3 international charities to fund £30M post-Brexit cancer research model

Three major international cancer charities plan to invest about £30 million ($39.4 million) into six U.K. and European research projects, in a bid to provide a collaboration model for an uncertain post-Brexit world.

The partnership between Cancer Research UK, the Italian Association for Cancer Research and the Spanish Association Against Cancer is aimed at accelerating translational research at academic centers, in immunotherapies, CAR-T cell production, drug resistance, diagnostics and more.

“Our Accelerator Award funding will lay the groundwork for a Europe and U.K. research pipeline, boosting our life sciences industry, and ensuring basic biological research translates into new innovative treatments in future,” said Iain Foulkes, executive director of research and innovation at Cancer Research UK, adding that research must be prioritized as the U.K. works to build a new relationship with the European Union.

The five-year, near-equally funded projects do not currently have defined timelines for advancing any treatments into clinical testing, but the organizations do expect some deliverables within that time, Caroline Foxton, Cancer Research UK’s head of centers and institutes, told FierceBiotech.

“Whilst it is still too early to determine the impact of Brexit across Europe, it is clear that initiatives such as these are important for promoting collaboration across territories, to accelerate the rate at which progress in cancer research is made,” Foxton said.

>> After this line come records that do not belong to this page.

==> job 7535: inputs <==
==> flow/design.v <==
module Bicubic (
    input CLK,
    input RST,
    input enable,
    input [7:0] input_data,
    output logic [13:0] iaddr,
    output logic ird,
    output logic we,
    output logic [13:0] waddr,
    output logic [7:0] output_data,
    input [6:0] V0,
    input [6:0] H0,
    input [4:0] SW,
    input [4:0] SH,
    input [5:0] TW,
    input [5:0] TH,
    output logic DONE
);
parameter  IDLE=5'd0,PRE_PROCESS=5'd1,DELTA_X=5'd2,DELTA_Y=5'd3,IN16=5'd4,
           JUDGE=5'd5,Y0_ST=5'd6,Y1_ST=5'd7,Y2_ST=5'd8,Y3_ST=5'd9,X_ST=5'd10,
           Y_ST=5'd11,WRITE=5'd12,IN4=5'd13,DONE_ST=5'd14;
reg [4:0] state,next_state,cnt;
reg [6:0] q_x, q_y;
reg [7:0] win [0:15],inter [0:3],out_reg,cal_p_n1,cal_p_0,cal_p_1,
          cal_p_2,cal_result;
reg [17:0] cal_x_fp;
reg [18:0] p_x_delta, p_y_delta;
reg [24:0] p_x, p_y;        
wire x_match, y_match;
wire [24:0] x_add_delta, y_add_delta;
wire x_match_write, y_match_write;
wire x_jump_IN4;
wire [5:0] div_a=(state==DELTA_X)?SW-'d1:SH-'d1;        
wire [23:0] div_a_temp=div_a << 18;         
wire [5:0] div_b=(state==DELTA_X)?TW-'d1:TH-'d1;
wire [23:0] div_result=div_a_temp / div_b; 
assign DONE=state==DONE_ST;
assign ird='b1;
always @(posedge CLK or posedge RST) begin
    if (RST) begin
        state<=IDLE;
        cnt<=5'd0;  
    end
    else begin
        state<=next_state;
        cnt<=(state!=next_state)?5'd0:cnt+5'd1;
    end
end
always @(*) begin
    case (state)
        IDLE:next_state=(enable)?PRE_PROCESS:IDLE;
        PRE_PROCESS:next_state=DELTA_X;
        DELTA_X:next_state=(cnt==5'd5)?DELTA_Y:DELTA_X;
        DELTA_Y:next_state=(cnt==5'd5)?IN16:DELTA_Y;
        IN16:next_state=(cnt==5'd16)?JUDGE:IN16 ;         
        JUDGE:next_state=(x_match && y_match)?WRITE:(y_match)?Y_ST:(x_match)?X_ST:Y0_ST;
        Y0_ST:next_state=Y1_ST;       
        Y1_ST:next_state=Y2_ST;       
        Y2_ST:next_state=Y3_ST;       
        Y3_ST:next_state=X_ST;        
        X_ST:next_state=WRITE;        
        Y_ST:next_state=WRITE;        
        WRITE:next_state=(q_y==TH-1'd1 && q_x==TW-1'd1)?DONE_ST:(q_x==TW-1'd1)?IN16:(x_jump_IN4)?IN4:JUDGE;
        IN4:next_state=(cnt==5'd4)?JUDGE:IN4;         
        DONE_ST:next_state=IDLE;
        default:next_state=IDLE;
    endcase
end 
always @(*) begin
    case (state)
        Y0_ST:begin
            cal_x_fp=p_x[17:0];
            cal_p_n1=win[0];   
            cal_p_0=win[1];  
            cal_p_1=win[2];  
            cal_p_2=win[3];  
        end 
        Y1_ST:begin
            cal_x_fp=p_x[17:0];
            cal_p_n1=win[4];   
            cal_p_0=win[5];  
            cal_p_1=win[6];  
            cal_p_2=win[7];  
        end 
        Y2_ST:begin
            cal_x_fp=p_x[17:0];
            cal_p_n1=win[8];   
            cal_p_0=win[9];  
            cal_p_1=win[10];  
            cal_p_2=win[11];  
        end 
        Y3_ST:begin
            cal_x_fp=p_x[17:0];
            cal_p_n1=win[12];   
            cal_p_0=win[13];  
            cal_p_1=win[14];  
            cal_p_2=win[15];  
        end 
        X_ST:begin
            cal_x_fp=p_y[17:0];
            cal_p_n1=inter[0];  
            cal_p_0=inter[1];
            cal_p_1=inter[2];
            cal_p_2=inter[3];
        end 
        Y_ST:begin
            cal_x_fp=p_x[17:0];
            cal_p_n1=inter[0];  
            cal_p_0=inter[1];
            cal_p_1=inter[2];
            cal_p_2=inter[3];
        end 
        default:begin
            cal_x_fp=p_x[17:0];
            cal_p_n1=18'd0;
            cal_p_0=18'd0;
            cal_p_1=18'd0;
            cal_p_2=18'd0;
        end 
    endcase
end
always @(*) begin
    case (state)
        IN16:begin
            we=1'b0;
            output_data=8'd0;
            waddr=14'd0;
            case (cnt)
               5'd0:iaddr=(((p_x[24:18]-2'd1)<<6)+((p_x[24:18]-2'd1)<<5)+((p_x[24:18]-2'd1)<<2))+((p_y[24:18]-2'd1));
               5'd1:iaddr=(((p_x[24:18]-2'd0)<<6)+((p_x[24:18]-2'd0)<<5)+((p_x[24:18]-2'd0)<<2))+((p_y[24:18]-2'd1));
               5'd2:iaddr=(((p_x[24:18]+2'd1)<<6)+((p_x[24:18]+2'd1)<<5)+((p_x[24:18]+2'd1)<<2))+((p_y[24:18]-2'd1));
               5'd3:iaddr=(((p_x[24:18]+2'd2)<<6)+((p_x[24:18]+2'd2)<<5)+((p_x[24:18]+2'd2)<<2))+((p_y[24:18]-2'd1));
               5'd4:iaddr=(((p_x[24:18]-2'd1)<<6)+((p_x[24:18]-2'd1)<<5)+((p_x[24:18]-2'd1)<<2))+((p_y[24:18]+2'd0));
               5'd5:iaddr=(((p_x[24:18]-2'd0)<<6)+((p_x[24:18]-2'd0)<<5)+((p_x[24:18]-2'd0)<<2))+((p_y[24:18]+2'd0));
               5'd6:iaddr=(((p_x[24:18]+2'd1)<<6)+((p_x[24:18]+2'd1)<<5)+((p_x[24:18]+2'd1)<<2))+((p_y[24:18]+2'd0));
               5'd7:iaddr=(((p_x[24:18]+2'd2)<<6)+((p_x[24:18]+2'd2)<<5)+((p_x[24:18]+2'd2)<<2))+((p_y[24:18]+2'd0));
               5'd8:iaddr=(((p_x[24:18]-2'd1)<<6)+((p_x[24:18]-2'd1)<<5)+((p_x[24:18]-2'd1)<<2))+((p_y[24:18]+2'd1));
               5'd9:iaddr=(((p_x[24:18]-2'd0)<<6)+((p_x[24:18]-2'd0)<<5)+((p_x[24:18]-2'd0)<<2))+((p_y[24:18]+2'd1));
               5'd10:iaddr=(((p_x[24:18]+2'd1)<<6)+((p_x[24:18]+2'd1)<<5)+((p_x[24:18]+2'd1)<<2))+((p_y[24:18]+2'd1));
               5'd11:iaddr=(((p_x[24:18]+2'd2)<<6)+((p_x[24:18]+2'd2)<<5)+((p_x[24:18]+2'd2)<<2))+((p_y[24:18]+2'd1));
               5'd12:iaddr=(((p_x[24:18]-2'd1)<<6)+((p_x[24:18]-2'd1)<<5)+((p_x[24:18]-2'd1)<<2))+((p_y[24:18]+2'd2));
               5'd13:iaddr=(((p_x[24:18]-2'd0)<<6)+((p_x[24:18]-2'd0)<<5)+((p_x[24:18]-2'd0)<<2))+((p_y[24:18]+2'd2));
               5'd14:iaddr=(((p_x[24:18]+2'd1)<<6)+((p_x[24:18]+2'd1)<<5)+((p_x[24:18]+2'd1)<<2))+((p_y[24:18]+2'd2));
               5'd15:iaddr=(((p_x[24:18]+2'd2)<<6)+((p_x[24:18]+2'd2)<<5)+((p_x[24:18]+2'd2)<<2))+((p_y[24:18]+2'd2));
               default:iaddr=14'd0;
            endcase
        end
        IN4:begin
            we=1'b0;
            output_data=8'd0;
            waddr=14'd0;
            case (cnt)
               5'd0:iaddr=(((p_x[24:18]+2'd2)<<6)+((p_x[24:18]+2'd2)<<5)+((p_x[24:18]+2'd2)<<2))+((p_y[24:18]-2'd1));
               5'd1:iaddr=(((p_x[24:18]+2'd2)<<6)+((p_x[24:18]+2'd2)<<5)+((p_x[24:18]+2'd2)<<2))+((p_y[24:18]+2'd0));
               5'd2:iaddr=(((p_x[24:18]+2'd2)<<6)+((p_x[24:18]+2'd2)<<5)+((p_x[24:18]+2'd2)<<2))+((p_y[24:18]+2'd1));
               5'd3:iaddr=(((p_x[24:18]+2'd2)<<6)+((p_x[24:18]+2'd2)<<5)+((p_x[24:18]+2'd2)<<2))+((p_y[24:18]+2'd2));
                default:iaddr=14'd0;
            endcase
        end
        WRITE:begin
            iaddr=14'd0;
            we=1'b1;
            output_data=out_reg;
            waddr=q_x+q_y*TW;
        end
        default:begin
            output_data=8'd0;
            we=1'b0;
            iaddr=14'd0;
            waddr=14'd0;
        end 
    endcase
end
wire signed [12:0] a, b, c, d;   
assign a=- $signed({1'b0,cal_p_n1})+$signed({1'b0,cal_p_0})+$signed({1'b0,cal_p_0,1'b0}) - $signed({1'b0,cal_p_1}) - $signed({1'b0,cal_p_1,1'b0})+$signed({1'b0,cal_p_2});
assign b=$signed({1'b0,cal_p_n1,1'b0}) - $signed({1'b0,cal_p_0}) - $signed({1'b0,cal_p_0,2'b0})+$signed({1'b0,cal_p_1,2'b0}) - $signed({1'b0,cal_p_2});
assign c=- $signed({1'b0,cal_p_n1})+$signed({1'b0,cal_p_1});
assign d=$signed({1'b0,cal_p_0,1'b0});
wire [17:0] x3, x2, x1;      
wire [35:0] x2_temp,x3_temp;
assign x1=cal_x_fp;
assign x2_temp=x1 * cal_x_fp;
assign x2=x2_temp[35:18];
assign x3_temp=x2 * cal_x_fp;
assign x3=x3_temp[35:18];
wire signed [32:0] result_ext, ax, bx, cx, dx;     
assign ax=$signed(a) * $signed({1'b0,x3});
assign bx=$signed(b) * $signed({1'b0,x2});
assign cx=$signed(c) * $signed({1'b0,x1});
assign dx=$signed({d,18'd0});
assign result_ext=$signed(ax)+$signed(bx)+$signed(cx)+$signed(dx);
assign cal_result=(result_ext[32])?8'd0:(result_ext[32:18] >= 15'd511)?8'd255:result_ext[26:19]+result_ext[18];   
assign x_match=(p_x[17:13]==5'd0)||(p_x[17:13]==5'b11111);
assign y_match=(p_y[17:13]==5'd0)||(p_y[17:13]==5'b11111);
assign x_add_delta=p_x+p_x_delta;
assign y_add_delta=p_y+p_y_delta;
assign x_match_write=(x_add_delta[17:13]==5'd0)|| (x_add_delta[17:13]==5'b11111);
assign y_match_write=(y_add_delta[17:13]==5'd0)||(y_add_delta[17:13]==5'b11111);
assign x_jump_IN4=x_match_write||(x_add_delta[24:18] > p_x[24:18]);
integer i1;
always @(posedge CLK or posedge RST) begin
    if (RST) begin
        for (i1=0; i1<16; i1=i1+1) begin
            win[i1]<=8'd0;
        end
        for (i1=0; i1<4; i1=i1+1) begin
            inter[i1]<=8'd0;
        end
        out_reg<=8'd0;
        p_x_delta<=19'd0;
        p_y_delta<=19'd0;
        p_x<=25'd0;
        p_y<=25'd0;
        q_x<=25'd0;
        q_y<=25'd0;
    end
    else begin
        case (state)
            PRE_PROCESS:begin
                p_x<={H0,18'd0};
                p_y<={V0,18'd0};
                q_x<=7'd0;
                q_y<=7'd0;
            end
            DELTA_X:p_x_delta<=div_result;
            DELTA_Y:p_y_delta<=div_result;
            IN16:begin
                case (cnt)
                   5'd1:win[00]<=input_data;
                   5'd2:win[01]<=input_data;
                   5'd3:win[02]<=input_data;
                   5'd4:win[03]<=input_data;
                   5'd5:win[04]<=input_data;
                   5'd6:win[05]<=input_data;
                   5'd7:win[06]<=input_data;
                   5'd8:win[07]<=input_data;
                   5'd9:win[08]<=input_data;
                   5'd10:win[09]<=input_data;
                   5'd11:win[10]<=input_data;
                   5'd12:win[11]<=input_data;
                   5'd13:win[12]<=input_data;
                   5'd14:win[13]<=input_data;
                   5'd15:win[14]<=input_data;
                   5'd16:win[15]<=input_data;
                endcase
            end 
            JUDGE:begin
                if (next_state==WRITE) begin
                    out_reg<=win[5];
                end
                if(next_state==Y_ST) begin
                    inter[0]<=win[4];
                    inter[1]<=win[5];
                    inter[2]<=win[6];
                    inter[3]<=win[7];
                end
                else if(next_state==X_ST) begin
                    inter[0]<=win[1];
                    inter[1]<=win[5];
                    inter[2]<=win[9];
                    inter[3]<=win[13];
                end
            end
            Y0_ST:inter[0]<=cal_result;    
            Y1_ST:inter[1]<=cal_result;
            Y2_ST:inter[2]<=cal_result;
            Y3_ST:inter[3]<=cal_result;
            X_ST:out_reg<=cal_result;
            Y_ST: out_reg<=cal_result;
            WRITE:begin
                if (q_x==(TW-'d1)) begin
                    p_x<={H0,{18'd0}};
                    q_x<='d0;
                    if (y_match_write) begin
                        p_y[24:18]<=y_add_delta[24:18]+y_add_delta[17];
                        p_y[17:0]<=25'd0;                           
                    end
                    else begin
                        p_y<=y_add_delta;
                    end
                    q_y<=q_y+'d1;
                end
                else if (x_jump_IN4) begin
                    if (x_match_write) begin
                        p_x[24:18]<=x_add_delta[24:18]+x_add_delta[17];
                        p_x[17:0]<=25'd0;                           
                    end
                    else begin
                        p_x<=x_add_delta;
                    end
                    q_x<=q_x +'d1;
                end
                else begin
                    p_x<=x_add_delta;
                    q_x<=q_x +'d1;
                end
                if (x_jump_IN4) begin
                    win[00]<=win [01];
                    win[01]<=win [02];
                    win[02]<=win [03];
                    win[04]<=win [05];
                    win[05]<=win [06];
                    win[06]<=win [07];
                    win[08]<=win [09];
                    win[09]<=win [10];
                    win[10]<=win [11];
                    win[12]<=win [13];
                    win[13]<=win [14];
                    win[14]<=win [15];
                end
            end
            IN4:begin
                case (cnt)
                   5'd1:win[03]<=input_data;     
                   5'd2:win[07]<=input_data;
                   5'd3:win[11]<=input_data;
                   5'd4:win[15]<=input_data;
                endcase
            end
        endcase
    end
end
endmodule
==> flow/run.sh <==
#!/bin/bash
# the make line also repeats each setting of config.mk as NAME=value (left out here)
make -C /OpenROAD-flow-scripts/flow DESIGN_CONFIG=/design/flow/config.mk WORK_HOME=/design/flow/orfs CLKGATE_MAP_FILE= finish
==> flow/config.mk <==
export PLATFORM = sky130hd
export DESIGN_NAME = Bicubic
export DESIGN_NICKNAME = Bicubic
export VERILOG_FILES = /design/flow/design.v
export SDC_FILE = /design/flow/constraint.sdc
export NUM_CORES = 4
export LEC_CHECK = 0
export ABC_AREA = 1
export CAP_MARGIN = 10
export CORE_ASPECT_RATIO = 1.43
export CORE_MARGIN = 2
export CORE_UTILIZATION = 72
export CTS_CLUSTER_DIAMETER = 347
export CTS_CLUSTER_SIZE = 52
export MAX_ROUTING_LAYER = met4
export SETUP_SLACK_MARGIN = 3.74
export SLEW_MARGIN = 20
==> flow/constraint.sdc <==
create_clock -name core_clock -period 33.3 [get_ports {CLK}]
set_input_delay 6.6600 -clock core_clock [delete_from_list [all_inputs] [get_ports {CLK}]]
set_output_delay 6.6600 -clock core_clock [all_outputs]
set_load 0.01 [all_outputs]
==> job 5866: changes against job 7535 <==
- CAP_MARGIN: 10 -> 20
- CELL_PAD_IN_SITES_DETAIL_PLACEMENT: unset -> 2
- CELL_PAD_IN_SITES_GLOBAL_PLACEMENT: unset -> 1
- CORE_ASPECT_RATIO: 1.43 -> 0.56
- CORE_UTILIZATION: 72 -> 31
- CTS_CLUSTER_DIAMETER: 347 -> unset
- CTS_CLUSTER_SIZE: 52 -> unset
- MAX_ROUTING_LAYER: met4 -> unset
- PLACE_DENSITY_LB_ADDON: unset -> 0.26
- SETUP_SLACK_MARGIN: 3.74 -> unset
- TNS_END_PERCENT: unset -> 80
==> flow/constraint.sdc (replaced) <==
create_clock -name core_clock -period 81.0 [get_ports {CLK}]
set_input_delay 16.2000 -clock core_clock [delete_from_list [all_inputs] [get_ports {CLK}]]
set_output_delay 16.2000 -clock core_clock [all_outputs]
set_load 0.01 [all_outputs]
==> job 3291: changes against job 7535 <==
- CAP_MARGIN: 10 -> 20
- CORE_ASPECT_RATIO: 1.43 -> unset
- CORE_UTILIZATION: 72 -> 69
- CTS_CLUSTER_DIAMETER: 347 -> 221
- CTS_CLUSTER_SIZE: 52 -> unset
- PLACE_DENSITY_LB_ADDON: unset -> 0.01
- SETUP_SLACK_MARGIN: 3.74 -> 3.02
- TNS_END_PERCENT: unset -> 5
==> flow/constraint.sdc (replaced) <==
create_clock -name core_clock -period 36.3 [get_ports {CLK}]
set_input_delay 7.2600 -clock core_clock [delete_from_list [all_inputs] [get_ports {CLK}]]
set_output_delay 7.2600 -clock core_clock [all_outputs]
set_load 0.01 [all_outputs]
==> reports/results.txt <==
Status -> aborted with a tool error
Total GRT Usage -> 73.69%
Width of the die -> 282.5 µm
Dpl cell area -> 0.08934 mm²
Busiest layer in global routing -> met2
Post-CTS Resized -> 255
Core area -> 0.1103 mm²
Cells after DPL -> 12,860
Cts bufs inserted -> 9
Failing step -> global routing (5_1_grt)
Stop err -> [ERROR GRT-0232] Routing congestion too high. Check the congestion heatmap in the GUI.
HPWL Detailed -> 233,400 µm
Die Span Y -> 402.2 µm
FP Util -> 72.36%
Congestion Overflow GR -> 24
# the run above: job 7535

==> reports/results.txt <==
Worst setup margin -> -2786 ps
Final-report setup violation count -> 6
Width of the die -> 344.2 µm
Cts bufs inserted -> 27
Status -> complete, but fails checks
Dpl cell area -> 0.08913 mm²
Post-CTS Resized -> 69
Cells after DPL -> 12,880
Fail Reasons -> negative setup slack
HPWL Detailed -> 212,000 µm
Total GRT Usage -> 47.11%
# the run above: job 3291

==> reports/results.txt <==
Total GRT Usage -> 27.58%
Die Span Y -> 383.8 µm
Busiest layer in global routing -> met1
Cells after DPL -> 13,980
Routability cong. -> 0.9534
Worst EP required -> 81,550 ps
Status -> no timing/DRC/antenna violations
Cts bufs inserted -> 30
Dpl cell area -> 0.08498 mm²
FP Util -> 31.17%
HPWL Detailed -> 307,400 µm
Post-CTS Resized -> 0
# the run above: job 5866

The collaborations will allow for more than just the sharing of knowledge and expertise, but also tools, hardware and reagents, as well as time and effort, she said. In addition, the three charities hope to expand the partnership to include new members, with the potential to bring on biopharma companies to support transitions into the clinic.

U.K. scientists will take on two of the funded programs, while Italian scientists will lead three, and one will be led by a Spanish researcher. Some of the grants will also be focused on training early career scientists and clinicians.

The projects include the Hepatocellular Carcinoma Expediter Network, led by Newcastle University, which aims to link international liver cancer researchers focused on the immune system, tumor microenvironment and related therapies.

The University of Milan-Bicocca will head up the Innovative CAR Therapy Platform project, aimed at making CAR-T therapies more accessible and affordable by developing new manufacturing methods.

Researchers in the functional genomics of cancer unit at the Fondazione Centro San Raffaele will help track single-cell cancer evolution to learn more about drug resistance and help predict optimal treatment options following relapse.

Meanwhile, at the Clinica Universidad de Navarra, researchers will tackle the mechanisms of transformation and resistance in blood cancers while trying to identify new treatments.

The University of Trento’s Centre for Integrative Biology will focus on developing a blood test for selecting treatments for advanced prostate cancer, to stratify patients in clinical studies into personalized treatment arms.

And the Cancer Research UK Beatson Institute in Glasgow will work to find new methods for personalizing colorectal cancer treatment, including through new targets and biomarkers to help lower the risks to patients in clinical trials and reduce the necessary amount of animal research.